* [Records supplied]:
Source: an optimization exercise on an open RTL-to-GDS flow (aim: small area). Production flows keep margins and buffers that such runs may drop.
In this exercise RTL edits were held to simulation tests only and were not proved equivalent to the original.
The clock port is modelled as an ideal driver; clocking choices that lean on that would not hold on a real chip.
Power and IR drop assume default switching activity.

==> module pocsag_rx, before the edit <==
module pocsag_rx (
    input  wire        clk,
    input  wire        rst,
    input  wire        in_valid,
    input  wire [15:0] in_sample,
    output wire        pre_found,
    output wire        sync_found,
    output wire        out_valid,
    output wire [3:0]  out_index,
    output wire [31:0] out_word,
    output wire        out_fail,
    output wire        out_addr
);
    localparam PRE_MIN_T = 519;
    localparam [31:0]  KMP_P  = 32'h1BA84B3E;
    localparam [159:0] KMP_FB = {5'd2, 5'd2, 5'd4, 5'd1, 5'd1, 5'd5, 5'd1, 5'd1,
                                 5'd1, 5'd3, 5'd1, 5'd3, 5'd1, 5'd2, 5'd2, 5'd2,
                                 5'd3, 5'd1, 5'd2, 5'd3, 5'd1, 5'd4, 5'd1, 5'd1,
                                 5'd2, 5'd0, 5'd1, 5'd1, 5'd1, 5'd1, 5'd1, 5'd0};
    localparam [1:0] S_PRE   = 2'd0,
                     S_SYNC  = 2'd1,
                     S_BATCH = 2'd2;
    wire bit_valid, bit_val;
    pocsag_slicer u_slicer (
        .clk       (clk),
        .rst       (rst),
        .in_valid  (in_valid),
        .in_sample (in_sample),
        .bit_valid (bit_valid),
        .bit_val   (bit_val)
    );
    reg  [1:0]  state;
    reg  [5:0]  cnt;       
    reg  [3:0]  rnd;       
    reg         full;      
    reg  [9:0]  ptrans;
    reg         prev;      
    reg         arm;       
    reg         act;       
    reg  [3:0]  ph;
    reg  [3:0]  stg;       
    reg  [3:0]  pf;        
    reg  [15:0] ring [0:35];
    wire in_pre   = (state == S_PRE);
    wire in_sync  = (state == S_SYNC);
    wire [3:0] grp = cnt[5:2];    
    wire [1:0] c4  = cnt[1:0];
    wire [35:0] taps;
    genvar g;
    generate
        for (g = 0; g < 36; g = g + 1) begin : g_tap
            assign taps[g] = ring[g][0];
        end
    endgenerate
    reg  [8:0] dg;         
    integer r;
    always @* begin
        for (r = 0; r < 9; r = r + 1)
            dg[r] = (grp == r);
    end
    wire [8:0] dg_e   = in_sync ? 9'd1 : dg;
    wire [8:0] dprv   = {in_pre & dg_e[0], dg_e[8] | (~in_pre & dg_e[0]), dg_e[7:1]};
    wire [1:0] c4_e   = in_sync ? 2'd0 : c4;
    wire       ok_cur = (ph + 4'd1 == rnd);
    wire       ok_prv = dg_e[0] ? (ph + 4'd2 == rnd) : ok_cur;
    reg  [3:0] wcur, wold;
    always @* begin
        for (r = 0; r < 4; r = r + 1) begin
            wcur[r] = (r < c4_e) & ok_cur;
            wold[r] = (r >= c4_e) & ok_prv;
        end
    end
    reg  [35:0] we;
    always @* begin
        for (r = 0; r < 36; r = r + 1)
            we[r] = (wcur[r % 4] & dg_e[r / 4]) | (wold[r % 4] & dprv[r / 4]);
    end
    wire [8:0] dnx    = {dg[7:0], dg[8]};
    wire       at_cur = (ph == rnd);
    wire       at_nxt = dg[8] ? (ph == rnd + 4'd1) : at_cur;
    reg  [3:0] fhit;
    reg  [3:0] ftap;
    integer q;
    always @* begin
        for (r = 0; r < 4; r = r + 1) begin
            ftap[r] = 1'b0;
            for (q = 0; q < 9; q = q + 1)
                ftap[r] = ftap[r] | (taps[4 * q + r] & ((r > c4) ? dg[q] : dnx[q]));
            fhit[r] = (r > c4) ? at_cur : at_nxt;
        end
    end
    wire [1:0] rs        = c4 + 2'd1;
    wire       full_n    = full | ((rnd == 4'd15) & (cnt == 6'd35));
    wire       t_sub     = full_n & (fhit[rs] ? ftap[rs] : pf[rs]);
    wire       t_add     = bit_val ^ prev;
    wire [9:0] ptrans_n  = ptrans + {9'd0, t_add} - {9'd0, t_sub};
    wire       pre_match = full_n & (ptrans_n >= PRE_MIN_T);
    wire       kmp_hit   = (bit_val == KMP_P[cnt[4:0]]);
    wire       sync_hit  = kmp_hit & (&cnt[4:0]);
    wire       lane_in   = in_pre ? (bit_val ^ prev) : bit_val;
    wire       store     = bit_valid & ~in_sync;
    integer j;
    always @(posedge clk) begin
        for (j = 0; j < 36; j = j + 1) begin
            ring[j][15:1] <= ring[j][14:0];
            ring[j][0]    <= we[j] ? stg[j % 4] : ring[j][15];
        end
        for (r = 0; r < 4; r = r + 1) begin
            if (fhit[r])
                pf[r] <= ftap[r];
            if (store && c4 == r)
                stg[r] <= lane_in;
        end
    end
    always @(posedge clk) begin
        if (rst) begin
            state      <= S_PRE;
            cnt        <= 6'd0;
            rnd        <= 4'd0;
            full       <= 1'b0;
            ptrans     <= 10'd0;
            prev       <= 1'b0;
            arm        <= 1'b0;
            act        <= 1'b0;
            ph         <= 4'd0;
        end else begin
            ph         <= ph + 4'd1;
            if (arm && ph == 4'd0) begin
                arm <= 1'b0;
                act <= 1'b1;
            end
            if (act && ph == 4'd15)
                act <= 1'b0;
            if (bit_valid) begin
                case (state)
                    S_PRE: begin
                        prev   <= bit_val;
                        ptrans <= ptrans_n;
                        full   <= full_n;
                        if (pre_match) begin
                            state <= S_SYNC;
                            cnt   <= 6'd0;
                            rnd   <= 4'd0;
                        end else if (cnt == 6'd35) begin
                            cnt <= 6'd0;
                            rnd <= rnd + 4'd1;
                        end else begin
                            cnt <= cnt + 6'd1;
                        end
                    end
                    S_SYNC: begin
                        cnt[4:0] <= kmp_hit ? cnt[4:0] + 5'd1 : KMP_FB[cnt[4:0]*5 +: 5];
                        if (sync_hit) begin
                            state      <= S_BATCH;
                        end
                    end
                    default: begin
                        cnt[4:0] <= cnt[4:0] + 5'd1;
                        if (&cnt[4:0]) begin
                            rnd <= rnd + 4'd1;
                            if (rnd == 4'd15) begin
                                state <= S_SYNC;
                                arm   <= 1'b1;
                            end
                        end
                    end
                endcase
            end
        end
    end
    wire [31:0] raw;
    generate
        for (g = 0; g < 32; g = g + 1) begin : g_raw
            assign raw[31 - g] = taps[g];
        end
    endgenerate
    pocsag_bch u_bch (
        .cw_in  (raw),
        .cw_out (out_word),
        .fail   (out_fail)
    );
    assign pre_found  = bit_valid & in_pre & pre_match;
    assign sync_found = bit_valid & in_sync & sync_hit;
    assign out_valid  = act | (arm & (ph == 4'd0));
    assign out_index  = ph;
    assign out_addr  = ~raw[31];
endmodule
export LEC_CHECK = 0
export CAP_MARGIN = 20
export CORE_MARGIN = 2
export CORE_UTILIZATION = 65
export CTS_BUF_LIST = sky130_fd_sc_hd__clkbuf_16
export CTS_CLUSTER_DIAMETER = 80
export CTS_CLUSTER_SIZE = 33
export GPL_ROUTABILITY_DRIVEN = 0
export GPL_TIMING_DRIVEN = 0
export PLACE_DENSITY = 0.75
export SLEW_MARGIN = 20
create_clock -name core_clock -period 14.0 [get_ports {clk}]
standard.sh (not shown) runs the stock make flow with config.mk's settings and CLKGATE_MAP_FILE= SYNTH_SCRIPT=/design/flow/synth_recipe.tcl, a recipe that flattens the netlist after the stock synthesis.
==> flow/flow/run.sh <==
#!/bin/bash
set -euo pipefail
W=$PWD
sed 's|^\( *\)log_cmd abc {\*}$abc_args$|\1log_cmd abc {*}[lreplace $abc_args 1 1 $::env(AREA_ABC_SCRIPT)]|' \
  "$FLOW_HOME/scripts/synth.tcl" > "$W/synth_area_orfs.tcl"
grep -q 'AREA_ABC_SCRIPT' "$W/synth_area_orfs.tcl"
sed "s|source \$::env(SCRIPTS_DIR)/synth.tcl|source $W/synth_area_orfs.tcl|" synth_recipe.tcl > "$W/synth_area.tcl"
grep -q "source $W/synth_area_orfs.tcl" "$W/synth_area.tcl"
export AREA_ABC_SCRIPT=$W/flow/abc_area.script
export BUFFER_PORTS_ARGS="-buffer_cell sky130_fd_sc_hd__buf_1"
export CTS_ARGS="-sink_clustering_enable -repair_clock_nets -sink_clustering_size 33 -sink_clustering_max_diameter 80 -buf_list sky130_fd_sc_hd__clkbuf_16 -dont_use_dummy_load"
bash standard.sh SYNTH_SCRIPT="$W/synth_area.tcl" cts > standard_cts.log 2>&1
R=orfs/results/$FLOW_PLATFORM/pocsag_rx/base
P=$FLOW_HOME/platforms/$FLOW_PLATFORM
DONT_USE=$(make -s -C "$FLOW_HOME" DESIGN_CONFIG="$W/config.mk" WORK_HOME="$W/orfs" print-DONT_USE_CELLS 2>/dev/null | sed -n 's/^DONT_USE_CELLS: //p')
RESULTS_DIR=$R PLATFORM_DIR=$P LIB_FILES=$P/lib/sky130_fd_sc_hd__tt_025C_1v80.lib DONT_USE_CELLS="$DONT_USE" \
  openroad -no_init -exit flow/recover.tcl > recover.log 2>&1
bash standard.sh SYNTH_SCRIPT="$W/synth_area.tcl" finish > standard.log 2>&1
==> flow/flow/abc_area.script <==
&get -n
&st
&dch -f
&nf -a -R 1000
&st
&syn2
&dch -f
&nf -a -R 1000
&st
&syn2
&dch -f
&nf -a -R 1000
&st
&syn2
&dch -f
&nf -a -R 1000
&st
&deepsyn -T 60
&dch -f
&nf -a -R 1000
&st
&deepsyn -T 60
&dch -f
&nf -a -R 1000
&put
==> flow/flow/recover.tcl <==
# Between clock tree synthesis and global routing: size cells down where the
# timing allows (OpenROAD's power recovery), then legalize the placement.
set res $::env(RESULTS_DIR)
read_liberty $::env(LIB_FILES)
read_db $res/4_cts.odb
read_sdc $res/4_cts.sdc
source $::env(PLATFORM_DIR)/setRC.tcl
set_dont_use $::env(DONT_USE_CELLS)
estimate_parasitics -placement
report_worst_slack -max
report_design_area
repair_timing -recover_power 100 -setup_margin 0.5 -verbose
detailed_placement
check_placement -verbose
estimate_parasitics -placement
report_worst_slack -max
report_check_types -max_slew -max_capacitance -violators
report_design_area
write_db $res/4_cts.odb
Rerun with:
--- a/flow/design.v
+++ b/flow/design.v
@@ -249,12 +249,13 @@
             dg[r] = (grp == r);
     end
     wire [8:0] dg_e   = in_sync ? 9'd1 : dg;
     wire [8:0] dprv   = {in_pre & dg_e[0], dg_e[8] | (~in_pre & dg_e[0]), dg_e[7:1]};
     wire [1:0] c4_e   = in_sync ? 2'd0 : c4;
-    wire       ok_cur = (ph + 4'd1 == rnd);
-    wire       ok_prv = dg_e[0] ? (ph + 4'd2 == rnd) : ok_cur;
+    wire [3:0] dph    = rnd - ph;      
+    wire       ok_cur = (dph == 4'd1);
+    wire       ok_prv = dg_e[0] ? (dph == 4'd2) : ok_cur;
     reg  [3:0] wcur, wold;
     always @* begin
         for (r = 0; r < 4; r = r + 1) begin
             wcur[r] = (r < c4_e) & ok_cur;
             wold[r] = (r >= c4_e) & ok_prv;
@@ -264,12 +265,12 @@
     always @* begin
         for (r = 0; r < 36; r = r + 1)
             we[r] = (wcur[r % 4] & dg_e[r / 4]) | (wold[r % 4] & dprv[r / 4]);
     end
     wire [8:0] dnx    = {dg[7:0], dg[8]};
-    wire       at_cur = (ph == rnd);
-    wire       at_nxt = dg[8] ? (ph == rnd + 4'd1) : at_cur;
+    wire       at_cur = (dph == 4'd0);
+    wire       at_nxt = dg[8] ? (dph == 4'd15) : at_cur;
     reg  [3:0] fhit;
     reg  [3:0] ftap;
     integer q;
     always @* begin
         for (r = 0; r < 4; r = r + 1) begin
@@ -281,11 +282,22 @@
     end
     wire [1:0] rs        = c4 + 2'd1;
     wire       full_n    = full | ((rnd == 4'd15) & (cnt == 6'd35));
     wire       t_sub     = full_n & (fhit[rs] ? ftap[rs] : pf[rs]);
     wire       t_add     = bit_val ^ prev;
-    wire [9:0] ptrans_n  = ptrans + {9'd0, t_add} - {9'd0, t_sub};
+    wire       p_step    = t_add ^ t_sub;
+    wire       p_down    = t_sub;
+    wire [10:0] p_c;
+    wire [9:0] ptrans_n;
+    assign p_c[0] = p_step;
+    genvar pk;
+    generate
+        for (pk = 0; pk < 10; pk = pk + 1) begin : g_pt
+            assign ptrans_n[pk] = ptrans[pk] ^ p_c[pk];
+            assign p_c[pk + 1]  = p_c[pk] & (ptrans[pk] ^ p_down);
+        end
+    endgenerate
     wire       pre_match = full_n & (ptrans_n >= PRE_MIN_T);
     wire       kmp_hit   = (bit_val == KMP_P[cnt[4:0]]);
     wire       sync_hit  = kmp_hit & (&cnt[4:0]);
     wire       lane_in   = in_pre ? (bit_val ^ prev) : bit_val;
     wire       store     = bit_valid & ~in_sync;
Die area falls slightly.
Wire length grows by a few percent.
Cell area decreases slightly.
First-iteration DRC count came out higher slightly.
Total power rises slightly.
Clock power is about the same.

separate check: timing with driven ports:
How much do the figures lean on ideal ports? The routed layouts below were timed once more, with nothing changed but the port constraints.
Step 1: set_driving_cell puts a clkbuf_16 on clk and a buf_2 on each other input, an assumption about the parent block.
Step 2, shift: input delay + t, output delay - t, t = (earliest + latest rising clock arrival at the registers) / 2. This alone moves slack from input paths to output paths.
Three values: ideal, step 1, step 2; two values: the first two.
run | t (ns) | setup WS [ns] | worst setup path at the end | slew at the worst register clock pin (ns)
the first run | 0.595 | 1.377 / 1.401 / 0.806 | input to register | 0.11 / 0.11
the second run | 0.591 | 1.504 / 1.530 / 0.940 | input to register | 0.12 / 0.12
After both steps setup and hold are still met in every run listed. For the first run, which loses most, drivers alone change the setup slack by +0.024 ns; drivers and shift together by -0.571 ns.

* [What the task asks]: Wherever the line holding "(dph == 4'd0);" falls in the entries above, copy exactly from it through the line holding "separate check: timing", inclusive, and add nothing.

* [Answer below]:
+    wire       at_cur = (dph == 4'd0);
+    wire       at_nxt = dg[8] ? (dph == 4'd15) : at_cur;
     reg  [3:0] fhit;
     reg  [3:0] ftap;
     integer q;
     always @* begin
         for (r = 0; r < 4; r = r + 1) begin
@@ -281,11 +282,22 @@
     end
     wire [1:0] rs        = c4 + 2'd1;
     wire       full_n    = full | ((rnd == 4'd15) & (cnt == 6'd35));
     wire       t_sub     = full_n & (fhit[rs] ? ftap[rs] : pf[rs]);
     wire       t_add     = bit_val ^ prev;
-    wire [9:0] ptrans_n  = ptrans + {9'd0, t_add} - {9'd0, t_sub};
+    wire       p_step    = t_add ^ t_sub;
+    wire       p_down    = t_sub;
+    wire [10:0] p_c;
+    wire [9:0] ptrans_n;
+    assign p_c[0] = p_step;
+    genvar pk;
+    generate
+        for (pk = 0; pk < 10; pk = pk + 1) begin : g_pt
+            assign ptrans_n[pk] = ptrans[pk] ^ p_c[pk];
+            assign p_c[pk + 1]  = p_c[pk] & (ptrans[pk] ^ p_down);
+        end
+    endgenerate
     wire       pre_match = full_n & (ptrans_n >= PRE_MIN_T);
     wire       kmp_hit   = (bit_val == KMP_P[cnt[4:0]]);
     wire       sync_hit  = kmp_hit & (&cnt[4:0]);
     wire       lane_in   = in_pre ? (bit_val ^ prev) : bit_val;
     wire       store     = bit_valid & ~in_sync;
Die area falls slightly.
Wire length grows by a few percent.
Cell area decreases slightly.
First-iteration DRC count came out higher slightly.
Total power rises slightly.
Clock power is about the same.

separate check: timing with driven ports:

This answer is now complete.